Costs are moderate. A hotel in Nouakchott costs 1,500 to 4,000 MRU per night. A meal at a restaurant runs 150 to 400 MRU. A 4x4 desert excursion to Chinguetti costs about 5,000 to 10,000 MRU per day including vehicle, driver, and camping. At 39.5 MRU per dollar, divide by 40. A 2,500 MRU hotel is about $63. A 250 MRU meal is $6.30.
USD/MRU Conversion
USD/MRU = 39.50 means one US dollar buys 39.50 new ouguiya. Converting $300 gives you 11,850 MRU. Converting 20,000 MRU gives you roughly $506. Cash is essential in Mauritania. Credit card acceptance is minimal. ATMs from BMCI and Societe Generale Mauritanie exist in Nouakchott but are unreliable. Bring euros or dollars in cash. The country requires a visa for most nationalities, and travel outside Nouakchott requires careful planning due to the vast distances and limited infrastructure across the desert interior.
The Saharan Interior
Mauritanias interior is pure Sahara, and traveling through it requires preparation, respect for the desert, and ideally a local guide with a 4x4 vehicle.
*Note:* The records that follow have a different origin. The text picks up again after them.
Context: an optimization exercise on an open-source flow, tuned for small area and a short achievable clock period. The choices shown serve that exercise and are no tape-out recipe. RTL that was checked went through simulation tests only; none was proved equivalent to the original. Function not checked in run 2: the RTL went through the layout flow alone.

$ cat flow/flow/run.sh
#!/bin/bash
# Standard layout, with the port buffers made from the smallest plain buffer.
set -euo pipefail
bash standard.sh "BUFFER_PORTS_ARGS=-buffer_cell sky130_fd_sc_hd__buf_1" finish > standard_flow.log 2>&1
$ cat flow/standard.sh
#!/bin/bash
# synth_recipe.tcl (not shown) runs the flow's synth.tcl, then flattens the netlist and writes it again
# the make line also repeats each setting of config.mk as NAME=value (left out here)
make -C /OpenROAD-flow-scripts/flow DESIGN_CONFIG=/design/flow/config.mk WORK_HOME=/design/flow/orfs CLKGATE_MAP_FILE= SYNTH_SCRIPT=/design/flow/synth_recipe.tcl "${@:-finish}"
$ cat flow/config.mk
export PLATFORM = sky130hd
export DESIGN_NAME = montgomery_top
export DESIGN_NICKNAME = montgomery_top
export VERILOG_FILES = /design/flow/design.v
export SDC_FILE = /design/flow/constraint.sdc
export NUM_CORES = 4
export LEC_CHECK = 0
export ABC_CLOCK_PERIOD_IN_PS = 3500
export CAP_MARGIN = 20
export CORE_MARGIN = 2
export CORE_UTILIZATION = 65
export CTS_BUF_LIST = sky130_fd_sc_hd__clkbuf_8
export CTS_CLUSTER_SIZE = 40
export SETUP_SLACK_MARGIN = 4.4
export SLEW_MARGIN = 20
export SYNTH_HIERARCHICAL = 1
$ cat flow/constraint.sdc
create_clock -name core_clock -period 8.0 [get_ports {clk}]
set_input_delay 1.6000 -clock core_clock [delete_from_list [all_inputs] [get_ports {clk}]]
set_output_delay 1.6000 -clock core_clock [all_outputs]
set_load 0.01 [all_outputs]
$ cat flow/design.v
module mm_fa (input a, input b, input c, output s, output co);
assign s  = a ^ b ^ c;
assign co = (a & b) | (c & (a ^ b));
endmodule
module mm_ha (input a, input b, output s, output co);
assign s  = a ^ b;
assign co = a & b;
endmodule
The ancient libraries of Chinguetti contain manuscripts dating back centuries, covering Islamic theology, astronomy, mathematics, and law. The town itself, once a major caravan trading post and the seventh holiest city of Islam, is slowly being consumed by encroaching sand dunes, and the preservation of its manuscript collections is an ongoing cultural emergency. Ouadane, another UNESCO-listed caravan town, sits atop a cliff overlooking the vast Guelb er-Richat geological formation, a 40-kilometer-wide circular structure visible from space that some have fancifully linked to the myth of Atlantis. These desert sites are not easy to reach, but they reward the effort with a depth of history and a scale of landscape that redefine what "remote" means.
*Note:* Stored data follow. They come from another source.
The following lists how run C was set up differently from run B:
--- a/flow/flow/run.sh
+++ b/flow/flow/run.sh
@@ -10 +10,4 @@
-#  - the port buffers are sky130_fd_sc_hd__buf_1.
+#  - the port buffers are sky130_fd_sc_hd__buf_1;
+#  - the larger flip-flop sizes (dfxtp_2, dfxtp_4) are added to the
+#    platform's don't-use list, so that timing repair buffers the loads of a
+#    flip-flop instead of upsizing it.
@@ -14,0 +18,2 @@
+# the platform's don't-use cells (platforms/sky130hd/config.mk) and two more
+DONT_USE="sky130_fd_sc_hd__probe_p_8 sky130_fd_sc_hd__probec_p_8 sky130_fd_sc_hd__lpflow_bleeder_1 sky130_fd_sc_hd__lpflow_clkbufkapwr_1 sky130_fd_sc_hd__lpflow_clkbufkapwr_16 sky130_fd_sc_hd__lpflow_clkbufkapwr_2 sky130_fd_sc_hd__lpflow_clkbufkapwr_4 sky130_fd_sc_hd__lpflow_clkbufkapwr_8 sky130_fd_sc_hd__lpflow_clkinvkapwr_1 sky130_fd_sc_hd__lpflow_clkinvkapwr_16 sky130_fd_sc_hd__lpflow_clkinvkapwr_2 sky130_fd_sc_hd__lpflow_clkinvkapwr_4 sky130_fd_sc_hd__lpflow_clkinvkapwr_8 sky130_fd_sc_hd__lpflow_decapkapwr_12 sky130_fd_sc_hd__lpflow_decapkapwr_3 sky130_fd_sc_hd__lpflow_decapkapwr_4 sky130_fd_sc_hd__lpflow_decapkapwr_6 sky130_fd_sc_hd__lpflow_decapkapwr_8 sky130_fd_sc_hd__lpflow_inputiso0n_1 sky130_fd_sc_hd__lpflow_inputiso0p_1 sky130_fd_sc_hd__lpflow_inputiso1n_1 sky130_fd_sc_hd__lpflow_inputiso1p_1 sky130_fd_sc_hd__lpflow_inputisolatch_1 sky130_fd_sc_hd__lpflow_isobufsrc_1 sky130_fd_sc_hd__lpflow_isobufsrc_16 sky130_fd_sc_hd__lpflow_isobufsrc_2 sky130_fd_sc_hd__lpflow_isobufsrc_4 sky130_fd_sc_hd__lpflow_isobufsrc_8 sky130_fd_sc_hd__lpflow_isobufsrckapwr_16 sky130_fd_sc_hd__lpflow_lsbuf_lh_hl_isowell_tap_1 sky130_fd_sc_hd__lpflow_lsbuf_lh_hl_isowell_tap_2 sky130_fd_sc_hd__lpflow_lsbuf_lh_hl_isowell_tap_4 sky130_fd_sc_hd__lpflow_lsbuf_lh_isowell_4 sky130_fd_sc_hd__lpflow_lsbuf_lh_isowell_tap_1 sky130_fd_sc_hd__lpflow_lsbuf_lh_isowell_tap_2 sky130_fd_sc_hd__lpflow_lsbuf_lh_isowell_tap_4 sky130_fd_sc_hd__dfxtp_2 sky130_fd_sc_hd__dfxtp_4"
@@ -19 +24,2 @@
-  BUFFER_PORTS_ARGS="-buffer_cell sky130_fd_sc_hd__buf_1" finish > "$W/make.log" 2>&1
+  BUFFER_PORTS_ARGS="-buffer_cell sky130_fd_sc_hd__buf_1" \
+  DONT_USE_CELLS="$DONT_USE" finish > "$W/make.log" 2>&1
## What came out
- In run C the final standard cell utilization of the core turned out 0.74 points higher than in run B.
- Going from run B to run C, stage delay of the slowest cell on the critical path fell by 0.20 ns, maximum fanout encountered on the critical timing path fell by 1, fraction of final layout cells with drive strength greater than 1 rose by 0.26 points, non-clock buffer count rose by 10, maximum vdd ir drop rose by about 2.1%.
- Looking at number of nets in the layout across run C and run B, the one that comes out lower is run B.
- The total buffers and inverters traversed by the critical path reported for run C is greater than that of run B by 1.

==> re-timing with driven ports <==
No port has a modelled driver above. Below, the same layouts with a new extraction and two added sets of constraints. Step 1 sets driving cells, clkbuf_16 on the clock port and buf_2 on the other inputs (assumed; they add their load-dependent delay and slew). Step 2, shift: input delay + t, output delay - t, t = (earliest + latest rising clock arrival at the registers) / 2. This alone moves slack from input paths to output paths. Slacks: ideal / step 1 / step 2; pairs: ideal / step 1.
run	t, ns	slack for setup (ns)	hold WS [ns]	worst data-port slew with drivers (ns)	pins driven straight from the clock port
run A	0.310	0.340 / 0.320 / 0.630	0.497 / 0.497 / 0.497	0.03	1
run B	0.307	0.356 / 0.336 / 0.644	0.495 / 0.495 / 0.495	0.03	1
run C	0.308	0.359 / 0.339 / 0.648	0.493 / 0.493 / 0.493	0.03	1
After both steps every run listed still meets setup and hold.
Context: an optimization exercise on an open-source flow, tuned for small area. The choices shown serve that exercise and are no tape-out recipe. The RTL was checked by simulation tests, not by an equivalence proof against the original design.

--- design/flow/config.mk ---
export PLATFORM = sky130hd
export DESIGN_NAME = cordic_pipeline_rtl
export DESIGN_NICKNAME = cordic_pipeline_rtl
export VERILOG_FILES = /design/flow/design.v
export SDC_FILE = /design/flow/constraint.sdc
export NUM_CORES = 4
export LEC_CHECK = 0
export CAP_MARGIN = 20
export CORE_MARGIN = 2
export CORE_UTILIZATION = 40
export SLEW_MARGIN = 20
--- design/flow/constraint.sdc ---
create_clock -name core_clock -period 4.5 [get_ports {clock}]
set_input_delay 0.9000 -clock core_clock [delete_from_list [all_inputs] [get_ports {clock}]]
set_output_delay 0.9000 -clock core_clock [all_outputs]
set_load 0.01 [all_outputs]
--- design/flow/design.v ---
module cordic_step ( clock, ce, sin_in, cos_in, angle_in, t_angle, atan,
sin_out, cos_out, angle_out, t_angle_out );
parameter integer step = 0;  
parameter integer W = 12;  
input clock, ce;
input signed [W-1:0] sin_in, cos_in, angle_in, t_angle, atan;
output reg signed [W-1:0] sin_out, cos_out, angle_out, t_angle_out;
always @ (posedge clock)
begin
if( ce == 1'b1 )
begin
if(t_angle >= angle_in)
begin
cos_out <= cos_in - (sin_in >>> step);
sin_out <= ((cos_in >>> step) + sin_in);
angle_out <= angle_in + atan;
end
else if (t_angle < angle_in)
begin
cos_out <= cos_in + (sin_in >>> step);
sin_out <= -(cos_in >>> step) + sin_in;
angle_out <= angle_in - atan;
end
t_angle_out <= t_angle;
end  
end
endmodule
module mul_Kn(clock, ce, value_in, value_out, t_angle );
parameter integer W = 12;  
parameter FXP_SHIFT = 10;  
input clock, ce;
input signed[W-1:0] value_in, t_angle;
output reg signed[W-1:0] value_out;
reg signed [2*W-1:0] val, val_0, val_2, val_4, val_5, val_7, val_7_9_d, val_9;  
reg signed [2*W-1:0] val_0_2, val_4_5, val_7_9, val_0_2_4_5, val_0_2_4_5_7_9;  
always @ (posedge clock)
begin
if( ce == 1'b1 )
begin
val = value_in; val_0 <= val; val_2 <= val << 2; val_4 <= val << 4;
val_5 <= val << 5; val_7 <= val << 7; val_9 <= val << 9;
val_0_2 <= val_0 - val_2; val_4_5 <= val_4 - val_5; val_7_9 <= val_7 + val_9;
val_0_2_4_5 <= val_0_2 + val_4_5;
val_7_9_d <= val_7_9;  
val_0_2_4_5_7_9 = val_0_2_4_5 + val_7_9_d;
value_out <= val_0_2_4_5_7_9 >>> FXP_SHIFT;
end
end
endmodule
module cordic_pipeline_rtl( clock, reset, ce, angle_in, sin_out, cos_out, valid_out );
parameter integer W = 12;  
parameter FXP_MUL = 1024;  
parameter PIPE_LATENCY = 15;  
input clock, reset, ce;
input signed [W-1:0] angle_in;  
output signed [W-1:0] sin_out, cos_out;
output valid_out;
wire signed [11:0] atan[0:10];  
assign atan[0] = 12'sd804;
assign atan[1] = 12'sd475;
assign atan[2] = 12'sd251;
assign atan[3] = 12'sd127;
assign atan[4] = 12'sd64;
assign atan[5] = 12'sd32;
assign atan[6] = 12'sd16;
assign atan[7] = 12'sd8;
assign atan[8] = 12'sd4;
assign atan[9] = 12'sd2;
assign atan[10] = 12'sd1;
wire signed [W-1:0] sin_tab [0:11];
wire signed [W-1:0] cos_tab [0:11];
wire signed [W-1:0] t_angle_tab [0:11];  
wire signed [W-1:0] angle_tab [0:11];
reg unsigned [4:0] valid_cnt;  
always@(posedge clock)
begin
if ( reset == 1'b0 )
valid_cnt <= PIPE_LATENCY;  
else
if( ( valid_cnt != 0 ) && ( ce == 1'b1 ) )
valid_cnt <= valid_cnt - 1;  
end
assign valid_out = ( valid_cnt == 0 )? 1'b1 : 1'b0;  
assign cos_tab[0] = 1.0 * FXP_MUL;
assign sin_tab[0] = 0;
assign angle_tab[0] = 0;
assign t_angle_tab[0] = angle_in;
cordic_step #(0) cordic_step_0 ( clock, ce, sin_tab[0], cos_tab[0], angle_tab[0], t_angle_tab[0], atan[0],
sin_tab[1], cos_tab[1], angle_tab[1], t_angle_tab[1] );
cordic_step #(1) cordic_step_1 ( clock, ce, sin_tab[1], cos_tab[1], angle_tab[1], t_angle_tab[1], atan[1],
sin_tab[2], cos_tab[2], angle_tab[2], t_angle_tab[2] );
cordic_step #(2) cordic_step_2 ( clock, ce, sin_tab[2], cos_tab[2], angle_tab[2], t_angle_tab[2], atan[2],
sin_tab[3], cos_tab[3], angle_tab[3], t_angle_tab[3] );
cordic_step #(3) cordic_step_3 ( clock, ce, sin_tab[3], cos_tab[3], angle_tab[3], t_angle_tab[3], atan[3],
sin_tab[4], cos_tab[4], angle_tab[4], t_angle_tab[4] );
cordic_step #(4) cordic_step_4 ( clock, ce, sin_tab[4], cos_tab[4], angle_tab[4], t_angle_tab[4], atan[4],
sin_tab[5], cos_tab[5], angle_tab[5], t_angle_tab[5] );
cordic_step #(5) cordic_step_5 ( clock, ce, sin_tab[5], cos_tab[5], angle_tab[5], t_angle_tab[5], atan[5],
sin_tab[6], cos_tab[6], angle_tab[6], t_angle_tab[6] );
cordic_step #(6) cordic_step_6 ( clock, ce, sin_tab[6], cos_tab[6], angle_tab[6], t_angle_tab[6], atan[6],
sin_tab[7], cos_tab[7], angle_tab[7], t_angle_tab[7] );
cordic_step #(7) cordic_step_7 ( clock, ce, sin_tab[7], cos_tab[7], angle_tab[7], t_angle_tab[7], atan[7],
sin_tab[8], cos_tab[8], angle_tab[8], t_angle_tab[8] );
cordic_step #(8) cordic_step_8 ( clock, ce, sin_tab[8], cos_tab[8], angle_tab[8], t_angle_tab[8], atan[8],
sin_tab[9], cos_tab[9], angle_tab[9], t_angle_tab[9] );
cordic_step #(9) cordic_step_9 ( clock, ce, sin_tab[9], cos_tab[9], angle_tab[9], t_angle_tab[9], atan[9],
sin_tab[10], cos_tab[10], angle_tab[10], t_angle_tab[10] );
cordic_step #(10)cordic_step_10( clock, ce, sin_tab[10], cos_tab[10], angle_tab[10], t_angle_tab[10],
atan[10], sin_tab[11], cos_tab[11], angle_tab[11], t_angle_tab[11] );
mul_Kn mul_Kn_sin ( clock, ce, sin_tab[11], sin_out, t_angle_tab[11] );
mul_Kn mul_Kn_cos ( clock, ce, cos_tab[11], cos_out, t_angle_tab[11] );
endmodule
--- design/flow/run.sh ---
#!/bin/bash
# synth_recipe.tcl (not shown) runs the flow's synth.tcl, then flattens the netlist and writes it again
# the make line also repeats each setting of config.mk as NAME=value (left out here)
make -C /OpenROAD-flow-scripts/flow DESIGN_CONFIG=/design/flow/config.mk WORK_HOME=/design/flow/orfs CLKGATE_MAP_FILE= SYNTH_SCRIPT=/design/flow/synth_recipe.tcl finish
==> results_dict.tcl <==
set metrics [dict create \
    grt_pass1_vias 21100 \
    status "timing/DRC/antenna clean" \
    ctsRootBufferMaster "clkbuf_16" \
    setup_ws_ps 310 \
    finalSetupViolCount 0 \
    cts_sinks 596 \
    synth_xor_area_frac 0.0826 \
    drc 0 \
    finish.net_count 3592 \
    dr.pass1.iters 5 \
    slew_viol_final 0 \
    cts_setup_buffers 0 \
    port_buffers 39 \
    diodes 0 \
    rows 109 \
    tns_ps 0 \
    cts_max_level 3 \
    drive_above_1_share 0.0705 \
    gr-usage-met1 0.141 \
    hold_viol 0 \
    synth_ff_type "edfxtp_1" \
    critical_path_class "reg2reg" \
    synthSimpleGateAreaFrac 0.0726 \
    ys_ff_latch 596 \
    ys_seq_area_frac 0.505 \
    core_mm2 0.0880 \
    die_h_um 301 \
    synth_top_cell_by_area "edfxtp_1" \
    hp-class "reg2reg" \
    cts_inserted_buffers 70 \
    syn-num-nets 3474 \
    min_period_over_period 0.931 \
    clock_skew_ps 26.3 \
    worstPathArrival_ps 4530 \
    crit_required_ps 4840 \
    rsz0062_at_grt "true" \
    grtUsageTotal 0.129 \
    synthMuxAreaShare 0.00615 \
    drt_wl_total_um 57100 \
    wl_per_cell_um 13.3 \
    worst_pin_slew_ps 751 \
    busiest_layer "met2" \
    whs_ps 397 \
    syn-cell-area_mm2 0.0354 \
    vias_per_cell 4.82 \
    pin_count 40 \
    die_area_mm2 0.0908 \
    gp_congestion 0.805 \
    final_util 0.451 \
    nFillCells 8026 \
    insertion_delay_ps 620 \
    gr-usage-met3 0.0229 \
    fmax_mhz 239 \
    path_clk_slew_ps 60 \
    ant_nets 0 \
    synth_top_family_by_area "adder cells" \
    synth_edf_count 591 \
    layout.cells.non_filler 4312 \
    start_util 0.402 \
    drt_iter0_drc 771 \
    grt_use_met2 0.248 \
    pre_cts_slack_ps 8.41 \
    yosysMostFrequentCell "edfxtp_1" \
    grt_max_degree 138 \
    synthArstFlopShare 0 \
    synth_compound_area_frac 0.114 \
    yosys-top-cells-area "edfxtp_1, ha_1, xnor2_1" \
    max_slew_margin 0.499 \
    grt_pass1_wl_um 97000 \
    die_w_um 301 \
    start_kind "flip-flop" \
    dr_total_vias 20800 \
    antenna_found_initial 0 \
    hold_buffers 0 \
    area_growth_syn_to_layout_pct 12.3 \
    gr-total-overflow 0 \
    synthAdderAreaFrac 0.178 \
    fin_crit_ps 4190 \
    end_kind "flip-flop" \
    yosysTopAreaCellShare 0.502 \
    syn_inst 2975 \
    cts_max_path_buffers 3 \
    dp_hpwl_um 42800 \
    cts_tree "yes" \
    synth.avg_cell_area_um2 11.9 \
    yosysWarnings 15 \
    ys_types 98 \
    maxCapViolations 0 \
    path_max_fanout 15 \
    synthTopCellsByCount "edfxtp_1, ha_1, inv_1" \
    place_inst 4186 \
]
-- final timing paths --
kind | from | end | slack (ps) | depth (start not counted)
worst max-delay path | cordic_step_7.t_angle_out[1]$_DFFE_PP_ | cordic_step_8.sin_out[11]$_DFFE_PP_ | 310 | 18
worst min-delay path | cordic_step_10.cos_out[0]$_DFFE_PP_ | mul_Kn_cos.val_7[7]$_DFFE_PP_ | 400 | 0
worst max register to register | cordic_step_7.t_angle_out[1]$_DFFE_PP_ | cordic_step_8.sin_out[11]$_DFFE_PP_ | 310 | 18
worst min register to register | cordic_step_10.cos_out[0]$_DFFE_PP_ | mul_Kn_cos.val_7[7]$_DFFE_PP_ | 400 | 0
-- placed cells by master (no fill, tap or decap), types with 24 or more instances in the layout --
cell / count
a21o_1: 72
a21oi_1: 190
a31oi_1: 24
buf_4: 40
clkbuf_16: 70
clkdlybuf4s50_1: 38
edfxtp_1: 591
fa_1: 29
ha_1: 454
inv_1: 347
nand2_1: 114
nand3_1: 29
nor2_1: 200
nor2b_1: 37
nor3_1: 70
o21a_1: 26
o21ai_0: 94
o21bai_1: 63
xnor2_1: 240
xor2_1: 79
-- registers in the layout, indices dropped and copies added, names as in the netlist, 13 cells and up --
name	count
mul_Kn_sin.val_0_2_4_5	14
mul_Kn_sin.val_4_5	13
mul_Kn_sin.val_0_2	13
mul_Kn_sin.val_7_9	13
mul_Kn_cos.val_4_5	13
mul_Kn_cos.val_0_2_4_5	14
mul_Kn_cos.val_7_9_d	13
mul_Kn_cos.val_0_2	13
mul_Kn_sin.val_7_9_d	13
mul_Kn_cos.val_7_9	13
-- final cells by class --
type                       instances  area (um^2)  area share
sequential                       596        17800       0.449
clock buffer                      81         1790      0.0451
tap                             1165         1460      0.0367
clock inverter                    45          375     0.00945
timing repair buffer              83          776      0.0195
multi-input combinational       1990        16100       0.407
inverter                         352         1320      0.0333
-- critical path, stage by stage, from the launching register on --
cell and delay (ps):
edfxtp_1 410, ha_1 290, a21o_1 180, a21o_1 180, a2111oi_2 410, nor4b_1 120
o21ai_1 240, a31o_4 260, buf_4 220, nor2_1 70, a21oi_1 180, ha_1 220
inv_1 50, o21bai_1 140, a21oi_1 100, o21bai_1 170, nand4_1 150, a31oi_1 200
xnor3_1 340
-- metrics by stage --
stage / instance area, um^2
finish: 39700
global route: 39700
CTS: 39600
detailed placement: 37500
global placement: 37500
floorplan: 35400
-- logic make-up (layout without fill, tap and decap cells) --
| family | after synthesis | in the layout |
|---|---|---|
| simple gates | 545 | 545 |
| buf+inv | 389 | 561 |
| xor+xnor | 325 | 325 |
| mux | 21 | 21 |
| fa+ha+maj | 486 | 486 |
| compound gates | 613 | 613 |
| flops | 596 | 596 |
-- repair_timing --
| item | CTS | global route |
|---|---|---|
| setup endpoints to repair | 1 | 30 |
| resized for setup | 1 | 31 |
| pin swaps | 0 | 4 |
| gates cloned | 0 | 0 |
-- routing by layer --
layer / vias up / wire length, um / part of all wire
met2: 221 / 30100 / 0.53
met4: 0 / 1910 / 0.033
met1: 9471 / 23500 / 0.41
met3: 115 / 1620 / 0.028
li1: 11000 / - / -
met5: - / 0 / 0

## separate check: timing with driven ports
In the flow no input, the clock included, has a driving cell. The finished layout below was timed again as built, in two steps. Step 1 assumes that a clkbuf_16 drives the clock port and a buf_2 every other input. Step 2 adds t to the input delays and takes it off the output delays; t is the mean of the earliest and latest rising clock arrival at the registers after step 1. Input paths then give back, and output paths get back, about the clock's delay inside the block. Slacks: ideal ports / drivers / drivers and shift; pairs: ideal ports / drivers.
t (ns): 0.661
setup WS [ns]: 0.310 / 0.310 / 0.310
hold WS [ns]: 0.397 / 0.397 / 0.397
worst setup path at the end: register to register
After both steps this run still meets setup and hold. For this run, drivers alone change the setup slack by 0.000 ns; drivers and shift together by 0.000 ns.
This design comes from an exercise in tuning for small area on the open sky130 flow, not from production work. Function was checked by simulation only, so behaviour that the tests miss may differ from the original. Power figures rest on the tool's default switching activity, not on a simulated workload.

<file path="constraint.sdc">
create_clock -name core_clock -period 10.0 [get_ports {clk}]
set_input_delay 2.0000 -clock core_clock [delete_from_list [all_inputs] [get_ports {clk}]]
set_output_delay 2.0000 -clock core_clock [all_outputs]
set_load 0.01 [all_outputs]
</file>
<file path="run.sh">
#!/bin/bash
# synth_recipe.tcl (not shown) runs the flow's synth.tcl, then flattens the netlist and writes it again
# the make line also repeats each setting of config.mk as NAME=value (left out here)
make -C /OpenROAD-flow-scripts/flow DESIGN_CONFIG=/design/flow/config.mk WORK_HOME=/design/flow/orfs CLKGATE_MAP_FILE= SYNTH_SCRIPT=/design/flow/synth_recipe.tcl finish
</file>
<file path="config.mk">
export PLATFORM = sky130hd
export DESIGN_NAME = dac8734_ctrl
export DESIGN_NICKNAME = dac8734_ctrl
export VERILOG_FILES = /design/flow/design.v
export SDC_FILE = /design/flow/constraint.sdc
export NUM_CORES = 4
export LEC_CHECK = 0
export CAP_MARGIN = 20
export CORE_MARGIN = 2
export CORE_UTILIZATION = 40
export CTS_CLUSTER_DIAMETER = 100
export CTS_CLUSTER_SIZE = 25
export SLEW_MARGIN = 20
</file>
Nouakchotts beach, stretching for kilometers along the Atlantic, offers an unusual scene: nomadic-heritage Mauritanians who have traditionally been desert people, meeting the ocean at what is essentially a brand-new city. Camels walk on the sand alongside fishing boats, and the call to prayer from dozens of mosques provides the soundtrack. The city has few conventional tourist attractions, but its raw, unfiltered energy and the hospitality of its people make it memorable for travelers who appreciate experiencing a place on its own terms rather than through a curated tourist lens.